Content uploaded by Khaled Elleithy
Author content
All content in this area was uploaded by Khaled Elleithy
Content may be subject to copyright.
Content uploaded by Khaled Elleithy
Author content
All content in this area was uploaded by Khaled Elleithy
Content may be subject to copyright.
Content uploaded by Khaled Elleithy
Author content
All content in this area was uploaded by Khaled Elleithy
Content may be subject to copyright.
A GVT Based Algorithm for Butterfly Barrier in
Parallel and Distributed Systems
Syed S. Rizvi, Shalini Potham, and Khaled M. Elleithy
Computer Science Department, University of Bridgeport, Bridgeport, CT 06601 USA
{srizvi, spotham, elleithy}@bridgeport.edu
Abstract-Mattern’s GVT algorithm is a time management algorithm
that helps achieve the synchronization in parallel and distributed
systems. This algorithm uses ring structure to establish cuts C1 and
C2 to calculate the GVT. The latency of calculating the GVT is vital
in parallel/distributed systems which is extremely high if calculated
using this algorithm.
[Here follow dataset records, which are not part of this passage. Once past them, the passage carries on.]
File: src/rtl/cvbp_div.sv
module cvbp_div (
  input  logic                           clk,
  input  logic                           rst,
  input  logic                           start,
  input  logic [cvbp_pkg::DIV_NW-1:0]    num,
  input  logic [cvbp_pkg::DIV_DW-1:0]    den,
  output logic                           done,
  output logic [cvbp_pkg::DIV_NW-1:0]    quot
);

  localparam logic [6:0] LAST = 7'(cvbp_pkg::DIV_NW - 1);

  logic                        busy;
  logic [6:0]                  cnt;
  logic [cvbp_pkg::DIV_DW-1:0] rem;
  logic [cvbp_pkg::DIV_DW-1:0] dv;
  logic [cvbp_pkg::DIV_NW-1:0] q;
  logic [cvbp_pkg::DIV_DW:0]   trial;
  logic [cvbp_pkg::DIV_DW:0]   diff;
  logic                        ge;

  assign trial = {rem, q[cvbp_pkg::DIV_NW-1]};
  assign ge    = trial >= {1'b0, dv};
  assign diff  = trial - {1'b0, dv};
  assign quot  = q;

  always_ff @(posedge clk) begin
    if (rst) begin
      busy <= 1'b0;
      done <= 1'b0;
      cnt  <= '0;
    end else begin
      done <= 1'b0;
      if (start) begin
        busy <= 1'b1;
        cnt  <= '0;
      end else if (busy) begin
        cnt <= cnt + 7'd1;
        if (cnt == LAST) begin
          busy <= 1'b0;
          done <= 1'b1;
        end
      end
    end
  end

  always_ff @(posedge clk) begin
    if (start) begin
      rem <= '0;
      q   <= num;
      dv  <= den;
    end else if (busy) begin
      rem <= ge ? diff[cvbp_pkg::DIV_DW-1:0] : trial[cvbp_pkg::DIV_DW-1:0];
      q   <= {q[cvbp_pkg::DIV_NW-2:0], ge};
    end
  end

  a_no_restart: assert property (@(posedge clk) disable iff (rst) !(start && busy))
    else $error("divider restarted while busy");
  a_done_after_busy: assert property (@(posedge clk) disable iff (rst)
    done |-> $past(busy))
    else $error("divider done without a run");
  a_rem_bound: assert property (@(posedge clk) disable iff (rst)
    (busy && dv != '0) |-> rem < dv)
    else $error("partial remainder out of range");

endmodule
However, using synchronous barriers with the
Matterns algorithm can help improving the GVT computation
process by minimizing the GVT latency. In this paper, we
incorporate the butterfly barrier to employ two cuts C1 and C2 and
obtain the resultant GVT at an affordable latency. Our analysis
shows that the proposed GVT computation algorithm significantly
improves the overall performance in terms of memory saving and
latency.
Keywords-Time management algorithm, latency, butterfly barrier
I. INTRODUCTION
A parallel and distributed system is an environment where a
huge single task is being divided into several sub-tasks and
each terminal getting a sub-task to execute. The main problem
that is being faced here is the synchronization. All the
processes need to be synchronized as the main aim of
distributed system is that the final output after execution of
entire task should be exactly the same as that of the output
attained when the same task is executed sequentially on a
single machine.
Mattern’s GVT algorithm helps keep all the processes in
synchronization by finding the minimum of time stamps of all
the messages at a point. It also makes sure that there are no
transient messages in the process of execution as it waits for
the processes to receive all the messages that are destined for it.
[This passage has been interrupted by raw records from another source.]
==> src/sv/spq_pkg.sv <==
`timescale 1ns / 1ps
// ----------------------------------------------------------------------------
// spq_pkg - shared types and codes of the sorted priority queue
// Request action codes, result status codes and the stored entry layout.
// ----------------------------------------------------------------------------
package spq_pkg;

	localparam int DATA_W = 32;
	localparam int PRIO_W = 32;
	localparam int OCC_W  = 5;

	// request action codes
	localparam logic ACT_INSERT  = 1'b0;
	localparam logic ACT_EXTRACT = 1'b1;

	// result status codes
	localparam logic [1:0] ST_DONE  = 2'd0;
	localparam logic [1:0] ST_EMPTY = 2'd1;
	localparam logic [1:0] ST_FULL  = 2'd2;

	// one stored entry
	typedef struct packed {
		logic signed [DATA_W-1:0] data;
		logic signed [PRIO_W-1:0] prio;
	} entry_t;

endpackage

==> src/sv/sorted_priority_queue.sv <==
`timescale 1ns / 1ps
// Sequence: an extract passes S_EXT_RD, S_EXT_OUT and S_FIN; an extract on empty or an
// insert on full goes straight to S_FIN. An insert reads each entry in S_INS_RD and
// writes it one slot back in S_INS_CMP for each of k entries (at most CAPACITY - 1),
// and writes the new entry in S_INS_CMP, or in S_INS_RD when it lands at the front; then S_FIN.
// Flow: one request at a time, in_ready returns with the result.
// Reset: arst_n empties the queue and drops any pending result; memory not cleared.
// ----------------------------------------------------------------------------
// sorted_priority_queue - bounded max-priority queue
// Entries live in a circular memory in descending priority order. An insert
// walks back from the tail, moving lower-priority entries one slot back,
// until it finds its place; an extract pops the head.
// ----------------------------------------------------------------------------
module sorted_priority_queue #(
	parameter int CAPACITY = 16
) (
	input  logic                                clk,
	input  logic                                arst_n,
	input  logic                                in_valid,
	output logic                                in_ready,
	input  logic                                action,
	input  logic signed [spq_pkg::DATA_W-1:0]   item_data,
	input  logic signed [spq_pkg::PRIO_W-1:0]   item_priority,
	output logic                                out_valid,
	input  logic                                out_ready,
	output logic signed [spq_pkg::DATA_W-1:0]   out_data,
	output logic [1:0]                          status,
	output logic [spq_pkg::OCC_W-1:0]           occupancy
);
	import spq_pkg::*;

	localparam int PTR_W = (CAPACITY > 2) ? $clog2(CAPACITY) : 1;
	localparam int CNT_W = $clog2(CAPACITY + 1);

	typedef enum logic [2:0] {
		S_IDLE,
		S_INS_RD,
		S_INS_CMP,
		S_EXT_RD,
		S_EXT_OUT,
		S_FIN
	} state_t;

	state_t                    state_q;
	logic [CNT_W-1:0]          count_q;
	logic [CNT_W-1:0]          left_q;
	logic [PTR_W-1:0]          head_q;
	logic [PTR_W-1:0]          tail_q;
	logic [PTR_W-1:0]          wptr_q;
	logic [PTR_W-1:0]          rptr_q;
	logic signed [DATA_W-1:0]  data_q;
	logic signed [PRIO_W-1:0]  prio_q;
	logic signed [DATA_W-1:0]  res_data_q;
	logic [1:0]                res_status_q;
	logic                      out_valid_q;
	logic signed [DATA_W-1:0]  out_data_q;
	logic [1:0]                status_q;
	logic [OCC_W-1:0]          occ_q;

	entry_t                    mem [CAPACITY];
	entry_t                    rd_q;
	logic                      mem_we;
	logic                      mem_re;
	logic [PTR_W-1:0]          mem_waddr;
	logic [PTR_W-1:0]          mem_raddr;
	entry_t                    mem_wdata;
	entry_t                    new_entry;
	logic                      stop_here;
	logic                      accept;
	logic                      out_free;
	logic [CNT_W+OCC_W-1:0]    count_ext;

	function automatic logic [PTR_W-1:0] ptr_inc(input logic [PTR_W-1:0] p);
		ptr_inc = (p == PTR_W'(CAPACITY - 1)) ? '0 : p + 1'b1;
	endfunction

	function automatic logic [PTR_W-1:0] ptr_dec(input logic [PTR_W-1:0] p);
		ptr_dec = (p == '0) ? PTR_W'(CAPACITY - 1) : p - 1'b1;
	endfunction

	// handshake
	assign in_ready = (state_q == S_IDLE);
	assign accept   = in_valid && in_ready;
	assign out_free = !out_valid_q || out_ready;

	// shared compare: stored entry keeps its place if its priority is not lower
	assign new_entry.data = data_q;
	assign new_entry.prio = prio_q;
	assign stop_here      = (rd_q.prio >= prio_q);

	// memory port control
	always_comb begin
		mem_re    = 1'b0;
		mem_we    = 1'b0;
		mem_raddr = rptr_q;
		mem_waddr = wptr_q;
		mem_wdata = new_entry;
		unique case (state_q)
			S_INS_RD: begin
				if (left_q == '0) begin
					mem_we = 1'b1;
				end else begin
					mem_re = 1'b1;
				end
			end
			S_INS_CMP: begin
				mem_we    = 1'b1;
				mem_wdata = stop_here ? new_entry : rd_q;
			end
			S_EXT_RD: begin
				mem_re    = 1'b1;
				mem_raddr = head_q;
			end
			default: begin
			end
		endcase
	end

	// entry memory
	always_ff @(posedge clk) begin
		if (mem_we) begin
			mem[mem_waddr] <= mem_wdata;
		end
		if (mem_re) begin
			rd_q <= mem[mem_raddr];
		end
	end

	assign count_ext = {{OCC_W{1'b0}}, count_q};

	// sequencer, queue pointers and result registers
	always_ff @(posedge clk or negedge arst_n) begin
		if (!arst_n) begin
			state_q      <= S_IDLE;
			count_q      <= '0;
			left_q       <= '0;
			head_q       <= '0;
			tail_q       <= '0;
			wptr_q       <= '0;
			rptr_q       <= '0;
			data_q       <= '0;
			prio_q       <= '0;
			res_status_q <= ST_DONE;
			res_data_q   <= '0;
			out_valid_q  <= 1'b0;
			out_data_q   <= '0;
			status_q     <= ST_DONE;
			occ_q        <= '0;
		end else begin
			if (out_valid_q && out_ready) begin
				out_valid_q <= 1'b0;
			end
			unique case (state_q)
				S_IDLE: begin
					if (accept) begin
						data_q       <= item_data;
						prio_q       <= item_priority;
						res_data_q   <= '0;
						res_status_q <= ST_DONE;
						if (action == ACT_INSERT) begin
							if (count_q == CNT_W'(CAPACITY)) begin
								res_status_q <= ST_FULL;
								state_q      <= S_FIN;
							end else begin
								left_q  <= count_q;
								wptr_q  <= tail_q;
								rptr_q  <= ptr_dec(tail_q);
								state_q <= S_INS_RD;
							end
						end else begin
							if (count_q == '0) begin
								res_status_q <= ST_EMPTY;
								state_q      <= S_FIN;
							end else begin
								state_q <= S_EXT_RD;
							end
						end
					end
				end
				S_INS_RD: begin
					if (left_q == '0) begin
						count_q <= count_q + 1'b1;
						tail_q  <= ptr_inc(tail_q);
						state_q <= S_FIN;
					end else begin
						state_q <= S_INS_CMP;
					end
				end
				S_INS_CMP: begin
					if (stop_here) begin
						count_q <= count_q + 1'b1;
						tail_q  <= ptr_inc(tail_q);
						state_q <= S_FIN;
					end else begin
						wptr_q  <= rptr_q;
						rptr_q  <= ptr_dec(rptr_q);
						left_q  <= left_q - 1'b1;
						state_q <= S_INS_RD;
					end
				end
				S_EXT_RD: begin
					state_q <= S_EXT_OUT;
				end
				S_EXT_OUT: begin
					res_data_q <= rd_q.data;
					head_q     <= ptr_inc(head_q);
					count_q    <= count_q - 1'b1;
					state_q    <= S_FIN;
				end
				S_FIN: begin
					if (out_free) begin
						out_valid_q <= 1'b1;
						out_data_q  <= res_data_q;
						status_q    <= res_status_q;
						occ_q       <= count_ext[OCC_W-1:0];
						state_q     <= S_IDLE;
					end
				end
				default: begin
					state_q <= S_IDLE;
				end
			endcase
		end
	end

	assign out_valid = out_valid_q;
	assign out_data  = out_data_q;
	assign status    = status_q;
	assign occupancy = occ_q;

endmodule

==> config.mk <==
export PLATFORM = sky130hd
export DESIGN_NAME = sorted_priority_queue
export DESIGN_NICKNAME = d
export VERILOG_FILES = /design/src/sv/spq_pkg.sv /design/src/sv/sorted_priority_queue.sv
export SDC_FILE = /design/constraint.sdc
export NUM_CORES = 2
export LEC_CHECK = 0
export BUFFER_PORTS_ARGS = -buffer_cell sky130_fd_sc_hd__buf_2
export CELL_PAD_IN_SITES_DETAIL_PLACEMENT = 0
export CELL_PAD_IN_SITES_GLOBAL_PLACEMENT = 1
export CORE_UTILIZATION = 50
export DETAILED_ROUTE_END_ITERATION = 10
export HOLD_SLACK_MARGIN = 0.1
export PLACE_DENSITY = 0.75
export SLEW_MARGIN = 25
export SYNTH_ARGS = -nofsm -noshare
export SYNTH_HDL_FRONTEND = slang
export SYNTH_SLANG_ARGS = --single-unit
export TNS_END_PERCENT = 100
==> constraint.sdc <==
create_clock -name clk -period 11.45 [get_ports clk]
set_input_delay 1.145 -clock clk [delete_from_list [all_inputs] [get_ports clk]]
set_output_delay 1.145 -clock clk [all_outputs]
set_load 0.01 [all_outputs]
==> impl_metrics.csv <==
group,metric,value,unit
min_path,hold_class,"in2async",
synth,yosysSeqAreaShare,0.747,
clock_tree,cts-root-buf,"clkbuf_16",
sta,tns,0,ps
final_layout,final_common_cell,"edfxtp_1",
final_layout,nets,2960,
run,cap_violations,0,
floorplan,start_util,0.508,
sta,setup_viol,0,
synth,ys_ff_latch,1255,
floorplan,io_pins,110,
sta,worst_pin_slew,1040,ps
final_layout,nFillCells,7224,
sta,grt_setup_unrepaired,"false",
final_layout,area_delta_synth_final,13.1,%
drt,drc,0,
worst_setup_path,end_kind,"flip-flop",
floorplan,die-area,99900,sq um
clock_tree,cts.htree.levels,3,
worst_setup_path,crit_fanout,46,
worst_setup_path,crit_end,"rd_q[20]",
clock_tree,clock_path_buffers,3,
worst_setup_path,rrSetupSlack,7130,ps
drt,wire_per_inst,26.7,um
placement,gp_congestion,0.794,
worst_setup_path,path_class,"reg2reg",
final_layout,final_cells,4228,
synth,synth_nets,2791,
pwr,p_leak,0.0191,uW
clock_tree,path_clk_slew,60,ps
pwr,p_per_area,280,nW/um^2
floorplan,die_y,316,um
clock_tree,cts_resized,0,
worst_setup_path,critPathArrivalTime,4720,ps
drt,vias_per_cell,5.98,
sta,max_freq,231,MHz
pwr,irDropWorstVdd,195,uV
drt,drt_first_iter_violations,2663,
floorplan,core_area,97100,sq um
final_layout,mostFrequentLayoutCells,"edfxtp_1, nand2_1, mux4_2",
synth,synth_area_per_cell,18.4,sq um
global_routing,antenna_found_initial,2,
clock_tree,cts_hold_buf,0,
worst_setup_path,cp-startpoint,"state_q[2]",
synth,synth_edf_count,1088,
sta,skew,34.1,ps
global_routing,grt_max_degree,140,
final_layout,finalInstanceArea,55800,sq um
sta,period_share,0.378,
synth,yosys_most_used_dff,"edfxtp_1",
placement,placed_cell_area,51500,sq um
drt,vias,25295,
sta,whs,395,ps
clock_tree,cts-buffers-inserted,121,
sta,hold_viol_final,0,
worst_setup_path,r2r_end,"rd_q[20]",
global_routing,grt_pass1_vias,26239,
sta,setup_ws,7130,ps
clock_tree,post_cts_buffers,0,
synth,synth.cell_area,49300,sq um
sta,finalMaxSlewViolations,0,
placement,hpwl,56.4,mm
global_routing,grt_use_total,0.231,
synth,yosysUniqueCellTypes,54,
worst_setup_path,cp-start-kind,"flip-flop",
clock_tree,insertion_delay,700,ps
worst_setup_path,ff2ff_path_depth,9,
floorplan,die_x,316,um
placement,place_ws,7060,ps
global_routing,grt_pass1_wl,169,mm
placement,port_buffers,109,
final_layout,multi_input_area,11700,sq um
sta,min_period,4320,ps
synth,syn_inst,2679,
clock_tree,cts_tree,"done",
drt,drtPass1Iterations,7,
synth,yosysWarnings,0,
drt,drt_wl_total,113,mm
synth,async_reset_ff_frac,0.133,
worst_setup_path,crit_required,11850,ps
drt,drtAntennaViolNets,0,
global_routing,overflow,0,
final_layout,diodes,0,
worst_setup_path,r2r_start,"state_q[2]",
status,outcome,"complete, no violations",
sta,relSlewSlack,0.307,
final_layout,seqCellArea,36900,sq um
floorplan,rows,114,
placement,placed_cells,4000,
clock_tree,cts.sinks,1255,
final_layout,drive_gt1_frac,0.254,
==> stage by stage <==
step | util | total power [uW]
4_1_cts | 0.574 | 15700
3_5_place_dp | 0.530 | 11500
3_3_place_gp | 0.530 | 11300
5_1_grt | 0.574 | 16400
6_report | 0.574 | 15600
2_1_floorplan | - | 10100
==> cell type report <==
cell class,count,share of cell area
clock inverter,69,0.0161
sequential,1255,0.661
clock buffer,158,0.0596
tap,1276,0.0286
timing repair buffer,194,0.0218
inverter,50,0.00337
multi-input combinational,1226,0.210
==> flip-flops by register name, summed over array words and instances, names as in the netlist, 32 cells and up <==
register    cells
data_q         32
prio_q         32
mem          1024
rd_q           64
out_data       32
res_data_q     32
==> worst min path at each step <==
| stage | start | endpoint | cells past startpoint |
|---|---|---|---|
| 2_1_floorplan | res_status_q[1] | res_status_q[1] | 2 |
| 3_3_place_gp | rd_q[57] | res_data_q[25] | 2 |
| 3_5_place_dp | rd_q[57] | res_data_q[25] | 2 |
| 4_1_cts | arst_n | count_q[4] | 1 |
| 5_1_grt | arst_n | count_q[0] | 1 |
| 6_report | arst_n | count_q[4] | 1 |
==> critical path, stage by stage (launching register included) <==
cell and delay [ps]:
dfrtp_1 570, inv_2 130, nand3_4 170, mux2i_4 460, buf_4 810, buf_4 770, mux4_2 580, and2_1 170
a211oi_1 230, a31oi_1 70
==> cells in the mapped netlist (2+ instances only) <==
| cell | n | share of area |
|---|---|---|
| mux2_2 | 78 | 0.018 |
| dfrtp_1 | 167 | 0.085 |
| a21boi_0 | 2 | 0.00030 |
| inv_1 | 49 | 0.0037 |
| nor4_1 | 6 | 0.00076 |
| a21oi_1 | 27 | 0.0027 |
| buf_6 | 17 | 0.0039 |
| clkbuf_1 | 76 | 0.0058 |
| nor3_1 | 13 | 0.0013 |
| a211oi_1 | 67 | 0.010 |
| nand3_1 | 36 | 0.0037 |
| nor2_1 | 32 | 0.0024 |
| nand3b_1 | 3 | 0.00046 |
| a21o_1 | 5 | 0.00076 |
| nand2_1 | 375 | 0.029 |
| ha_1 | 42 | 0.011 |
| a22o_1 | 2 | 0.00036 |
| a22oi_1 | 3 | 0.00046 |
| or2_2 | 2 | 0.00025 |
| o22ai_1 | 5 | 0.00063 |
| o21ai_0 | 76 | 0.0077 |
| and2_1 | 66 | 0.0084 |
| a31oi_1 | 70 | 0.0089 |
| xnor2_1 | 5 | 0.00089 |
| or3_1 | 4 | 0.00051 |
| mux2i_1 | 7 | 0.0014 |
| o221a_2 | 2 | 0.00046 |
| nand2b_1 | 5 | 0.00063 |
| o311ai_0 | 2 | 0.00036 |
| a221oi_1 | 5 | 0.00089 |
| buf_1 | 8 | 0.00061 |
| and3_1 | 4 | 0.00051 |
| nand4_1 | 9 | 0.0011 |
| buf_4 | 8 | 0.0012 |
| mux4_2 | 256 | 0.12 |
| buf_2 | 39 | 0.0040 |
| edfxtp_1 | 1088 | 0.66 |
| xor2_1 | 2 | 0.00036 |
==> metal layers <==
layer | global-route usage | routed length [um] | up-vias
li1 | - | - | 10910
met1 | 0.328 | 47100 | 13322
met2 | 0.381 | 55600 | 941
met3 | 0.0344 | 8340 | 122
met4 | 0.0527 | 1650 | 0
met5 | 0 | 0 | -
==> power breakdown <==
group          internal (uW)  total [uW]  switching (uW)
Clock                   2510        4190            1670
Combinational           1890        4790            2890
Sequential              6330        6630             298
Total                  10700       15600            4870
==> cells by family (layout without fill, tap and decap cells) <==
kind of cell	Yosys count	count (layout)	synth area share
flops	1255	1255	0.747
simple gates	562	562	0.0500
mux	342	342	0.136
compound gates	272	272	0.0348
buf+inv	198	471	0.0193
fa+ha+maj	43	43	0.0111
xor+xnor	7	7	0.00124
Note: power is estimated with default switching activity, not from simulation.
The backlog of this algorithm is that the latency is high. This
keeps the algorithm away from its widespread usage. The
performance of a parallel/distributed system can be degraded if
the latency for computing the GVT is high. The Mattern’s GVT
algorithm uses several variables which in turn increase the
number of memory fetches.
In the proposed algorithm, we implement the similar
mechanism structure suggested by the Mattern’s [1] with the
use of a matrix. This utilization of the matrix eliminates two of
the variables and an array as used by the original Mattern’s
GVT algorithm. Consequently, the use of matrix with the
Mattern’s algorithm provides several advantages such as it
reduces the number of memory fetches, saves memory,
increases the processor speed, and improves the latency. We
incorporated the butterfly barrier as it has great performance
when compared to the other barriers such as broadcast and the
centralized barriers [7]. When we finish implementing the
barrier with the proposed algorithm, the current simulation time
is updated. This implies that there is no need to communicate
the minimum time or the simulation time reducing the message
exchanges. This, therefore, improves the latency at affordable
rate.
II. RELATED WORK
The term distributed refers to distributing the execution of a
single run of a simulation program across multiple processors
[2]. One of the main problems associated with the distributed
simulation is the synchronization of a distributed execution. If
not properly handled, synchronization problems may degrade
the performance of a distributed simulation environment [5].
This situation gets more severe when the synchronization
algorithm needs to run to perform a detailed logistics
simulation in a distributed environment to simulate a huge
amount of data [6].
Event synchronization is an essential part of parallel
simulation [2]. In general, synchronization protocols can be
categorized into two different families: conservative and
optimistic. Time Warp is an optimistic protocol for
synchronizing parallel discrete event simulations [3]. Global
virtual time (GVT) is used in the Time Warp synchronization
mechanism to reclaim memory, commit output, detect
termination, and handle errors. GVT can be considered as a
global function which is computed many times during the
course of a simulation. The time required to compute the value
of GVT may result in performance degradation due to a slower
execution rate [4].
On the other hand, a small GVT latency (delay between its
occurrence and detection) reduces the processor’s idle time and
thus improves the overall throughput of distributed simulation
system. However, this reduction in the latency is not consistent
and linear if it is used in its original form with the existing
distributed termination detection algorithm [7].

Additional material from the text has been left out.